This is an optimization exercise on Yosys and OpenROAD, whose aim is small area, not a production implementation.
At most, simulation tests tie the RTL to the original design; equivalence was not proved.
Only the layout flow was run in run 5; the RTL was not checked for function there.
No activity file was given, so power comes from the tool's default toggle rates.

<file path="flow/design.v">
module nb_engine (
    input  wire         clk,
    input  wire         rst,
    input  wire         cmd_valid,
    output wire         cmd_ready,
    input  wire [127:0] cmd_desc,
    output wire         busy,
    input  wire         src_valid,
    output wire         src_ready,
    input  wire [31:0]  src_data,
    output wire         dst_valid,
    output wire [31:0]  dst_data,
    input  wire [15:0]  cfg_wait_bound,
    input  wire         cfg_rfin_clk_low,
    output wire         bus_clk,
    output wire         bus_nrd,
    output wire         bus_start,
    output wire         bus_doe,
    output wire [7:0]   bus_dout,
    input  wire [7:0]   bus_din,
    input  wire         bus_nwait,
    output wire         irq_inhibit,
    input  wire [15:0]  owm_in,
    output wire         owm_we,
    output wire [15:0]  owm_wdata,
    output wire [1:0]   status_code,
    output wire [1:0]   status_where,
    output wire [31:0]  status_index,
    output wire [39:0]  status_addr
);
    localparam [15:0] M_BUS = 16'h01FF;
    localparam [7:0] OPC_POKE = 8'h01;
    localparam [7:0] OPC_PEEK = 8'h02;
    localparam [4:0]
        S_IDLE   = 5'd0,
        S_END    = 5'd1,
        S_NRD    = 5'd2,
        S_START  = 5'd3,
        S_DIR    = 5'd4,
        S_AWAIT  = 5'd5,
        S_CE1    = 5'd6,
        S_CE2    = 5'd7,
        S_CE3    = 5'd8,
        S_DRV    = 5'd9,
        S_HI     = 5'd10,
        S_LO     = 5'd11,
        S_CX1    = 5'd12,
        S_CX2    = 5'd13,
        S_WWAIT  = 5'd14,
        S_R_DIR  = 5'd15,
        S_R_NRD  = 5'd16,
        S_R_LO   = 5'd17,
        S_R_HI   = 5'd18,
        S_R_SMP  = 5'd19,
        S_F_CLK  = 5'd20,
        S_F_NRD  = 5'd21,
        S_F_DIR  = 5'd22,
        S_FWAIT  = 5'd23;
    reg [5-1:0]  seq;
    reg        ph_a;           
    reg        op_peek;
    reg [39:0] a;              
    reg [31:0] rn;             
    reg [31:0] i;              
    reg        step_r;         
    reg [31:0] w;              
    reg [15:0] c;              
    reg [15:0] owm_saved;
    reg        clk_r, nrd_r, start_r, doe_r;
    reg [7:0]  dout_r;
    reg        st_tmo, st_con;
    reg [1:0]  st_wh;
    reg [31:0] st_index;
    reg [39:0] st_addr;
    wire [7:0]  d_opc  = cmd_desc[127:120];
    wire [23:0] d_rsv  = cmd_desc[119:96];
    wire [31:0] d_n    = cmd_desc[95:64];
    wire [39:0] d_addr = cmd_desc[39:0];
    wire        d_ok   = (d_rsv == 24'd0) && (d_opc == OPC_POKE || d_opc == OPC_PEEK);
    wire        d_n0   = (d_n == 32'd0);
    wire c_up;
    wire [40:0] a_cy;
    wire [32:0] i_cy;
    wire [32:0] r_cy;
    wire [16:0] c_cy;
    assign a_cy[0] = step_r;
    assign i_cy[0] = step_r;
    assign r_cy[0] = step_r;
    assign c_cy[0] = c_up;
    genvar g;
    generate
        for (g = 0; g < 40; g = g + 1) begin : g_a
            if (g % 8 == 7)
                assign a_cy[g+1] = a_cy[g-7] & (&a[g:g-7]);
            else
                assign a_cy[g+1] = a_cy[g] & a[g];
        end
        for (g = 0; g < 32; g = g + 1) begin : g_i
            if (g % 8 == 7) begin : g_la
                assign i_cy[g+1] = i_cy[g-7] & (&i[g:g-7]);
                assign r_cy[g+1] = r_cy[g-7] & (&rn[g:g-7]);
            end else begin : g_rp
                assign i_cy[g+1] = i_cy[g] & i[g];
                assign r_cy[g+1] = r_cy[g] & rn[g];
            end
        end
        for (g = 0; g < 16; g = g + 1) begin : g_c
            assign c_cy[g+1] = c_cy[g] & c[g];
        end
    endgenerate
    wire [39:0] a_inc = a ^ a_cy[39:0];
    wire [31:0] i_inc = i ^ i_cy[31:0];
    wire [31:0] rn_inc = rn ^ r_cy[31:0];
    wire [15:0] c_inc = c ^ c_cy[15:0];
    wire        rn_hi  = &rn[31:1];
    wire        last   = rn_hi & !rn[0];    
    wire        fin    = rn_hi & rn[0];     
    wire        pg_end = (a[7:0] == 8'hFF);
    wire timeout = (cfg_wait_bound != 16'd0) && (c_inc == cfg_wait_bound);
    wire [5-1:0] rfin_first = cfg_rfin_clk_low ? S_F_CLK : S_F_NRD;
    wire idle  = (seq == S_IDLE);
    wire s_drv = (seq == S_DRV);
    wire s_cx2 = (seq == S_CX2);
    wire in_cs = (seq == S_CE2) || (seq == S_CE3) || (seq == S_DRV) || (seq == S_HI) || (seq == S_LO) || (seq == S_CX1) || (seq == S_CX2);
    wire s_wait = (seq == S_AWAIT) || (seq == S_WWAIT) || (seq == S_FWAIT);
    reg [7:0] a_byte;
    always @(*) begin
        case (c[2:0])
            3'd0:    a_byte = a[7:0];
            3'd1:    a_byte = a[15:8];
            3'd2:    a_byte = a[23:16];
            3'd3:    a_byte = a[31:24];
            default: a_byte = a[39:32];
        endcase
    end
    wire smp_last = (seq == S_R_SMP) && (c[1:0] == 2'd3);
    wire w_go     = (seq == S_WWAIT) && bus_nwait;
    wire step     = smp_last || w_go;
    wire beat_end = ph_a ? c[2] : (c[1:0] == 2'd3);
    wire tmo_ev = s_wait && !bus_nwait && timeout;
    wire i_clr  = rst || idle || (seq == S_END);
    wire [31:0] i_d = i_clr ? 32'd0 : i_inc;
    wire st_we  = rst || tmo_ev || (seq == S_END) || (idle && cmd_valid && !d_ok);
    assign c_up = s_wait || (seq == S_LO) || (seq == S_R_SMP);
    wire c_clr = !(c_up || (seq == S_DRV) || (seq == S_HI) || (seq == S_R_LO) || (seq == S_R_HI));
    assign cmd_ready    = idle;
    assign busy         = !idle;
    assign src_ready    = (seq == S_NRD) && !ph_a;
    assign dst_valid    = step_r && op_peek;
    assign dst_data     = w;
    assign bus_clk      = clk_r;
    assign bus_nrd      = nrd_r;
    assign bus_start    = start_r;
    assign bus_doe      = doe_r;
    assign bus_dout     = dout_r;
    assign irq_inhibit  = in_cs;
    assign owm_we       = (s_drv && c[2:0] == 3'd0) || s_cx2;
    assign owm_wdata    = s_cx2 ? owm_saved : M_BUS;
    assign status_code  = {st_con, st_tmo};
    assign status_where = {st_con | (st_tmo & st_wh[1]), st_con | (st_tmo & st_wh[0])};
    assign status_index = st_index;
    assign status_addr  = st_addr & {40{st_tmo}};
    always @(posedge clk) begin
        step_r <= step && !rst;
        a <= idle ? d_addr : a_inc;
        rn <= idle ? ~d_n : rn_inc;
        i  <= i_d;
        if (idle)
            op_peek <= (d_opc == OPC_PEEK);
        c <= c_clr ? 16'd0 : c_inc;
        if (seq == S_NRD && !ph_a && src_valid)
            w <= src_data;
        else if ((s_drv && !ph_a) || seq == S_R_SMP)
            w <= {bus_din, w[31:8]};
        if (seq == S_CE2)
            owm_saved <= owm_in;
        if (st_we)
            st_index <= i_d;
        if (tmo_ev) begin
            st_addr  <= a;
        end
    end
    always @(posedge clk) begin
        if (rst) begin
            seq         <= S_IDLE;
            clk_r       <= 1'b0;
            nrd_r       <= 1'b1;
            start_r     <= 1'b0;
            doe_r       <= 1'b1;
            dout_r      <= 8'd0;
            st_tmo      <= 1'b0;
            st_con      <= 1'b0;
            st_wh       <= 2'd0;
        end else begin
            if (tmo_ev) begin
                st_tmo <= 1'b1;
                st_con <= 1'b0;
                st_wh  <= (seq == S_AWAIT) ? 2'd0 : (seq == S_WWAIT) ? 2'd1 : 2'd2;
                seq    <= S_IDLE;
            end else begin
                case (seq)
                    S_IDLE: begin
                        ph_a <= 1'b1;
                        if (cmd_valid) begin
                            if (d_ok) begin
                                if (d_opc == OPC_POKE && d_n0)
                                    seq <= S_END;
                                else
                                    seq <= S_NRD;
                            end else begin
                                st_tmo <= 1'b0;
                                st_con <= 1'b1;
                            end
                        end
                    end
                    S_END: begin
                        st_tmo <= 1'b0;
                        st_con <= 1'b0;
                        seq    <= S_IDLE;
                    end
                    S_NRD:   if (ph_a || src_valid) seq <= S_START;
                    S_START: begin if (ph_a) start_r <= 1'b1; seq <= S_DIR; end
                    S_DIR:   seq <= ph_a ? S_AWAIT : S_CE1;
                    S_AWAIT: if (bus_nwait) seq <= S_CE1;
                    S_CE1:   seq <= S_CE2;
                    S_CE2:   seq <= S_CE3;
                    S_CE3:   seq <= S_DRV;
                    S_DRV: begin
                        if (ph_a) begin
                            dout_r  <= a_byte;
                            start_r <= (c[2:0] == 3'd0);
                        end else begin
                            dout_r  <= w[7:0];
                        end
                        seq <= S_HI;
                    end
                    S_HI:    begin clk_r <= 1'b1; seq <= S_LO; end
                    S_LO: begin
                        clk_r <= 1'b0;
                        seq <= beat_end ? S_CX1 : S_DRV;
                    end
                    S_CX1:   seq <= S_CX2;
                    S_CX2: begin
                        if (ph_a) begin
                            if (!op_peek) begin
                                ph_a <= 1'b0;
                                seq  <= S_NRD;
                            end else if (!fin)
                                seq <= S_R_DIR;
                            else
                                seq <= rfin_first;
                        end else
                            seq <= S_WWAIT;
                    end
                    S_WWAIT: begin
                        if (bus_nwait) begin
                            if (last)
                                seq <= S_END;
                            else begin
                                ph_a <= pg_end;
                                seq  <= S_NRD;
                            end
                        end
                    end
                    S_R_DIR: begin doe_r <= 1'b0; seq <= S_R_NRD; end
                    S_R_NRD: begin nrd_r <= 1'b0; seq <= S_R_LO; end
                    S_R_LO:  begin clk_r <= 1'b0; seq <= S_R_HI; end
                    S_R_HI:  begin clk_r <= 1'b1; seq <= S_R_SMP; end
                    S_R_SMP: begin
                        if (c[1:0] != 2'd3)
                            seq <= S_R_LO;
                        else
                            seq <= (!last && !pg_end) ? S_R_DIR : rfin_first;
                    end
                    S_F_CLK: begin clk_r <= 1'b0; seq <= S_F_NRD; end
                    S_F_NRD: begin nrd_r <= 1'b1; seq <= S_F_DIR; end
                    S_F_DIR: begin doe_r <= 1'b1; seq <= S_FWAIT; end
                    S_FWAIT: if (bus_nwait) seq <= fin ? S_END : S_NRD;
                    default: seq <= S_IDLE;
                endcase
            end
        end
    end
endmodule
</file>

> _Directions_
Search the records for the word "default", then list every line that has it.

> _Exercise solution_
No activity file was given, so power comes from the tool's default toggle rates.
            default: a_byte = a[39:32];
                    default: seq <= S_IDLE;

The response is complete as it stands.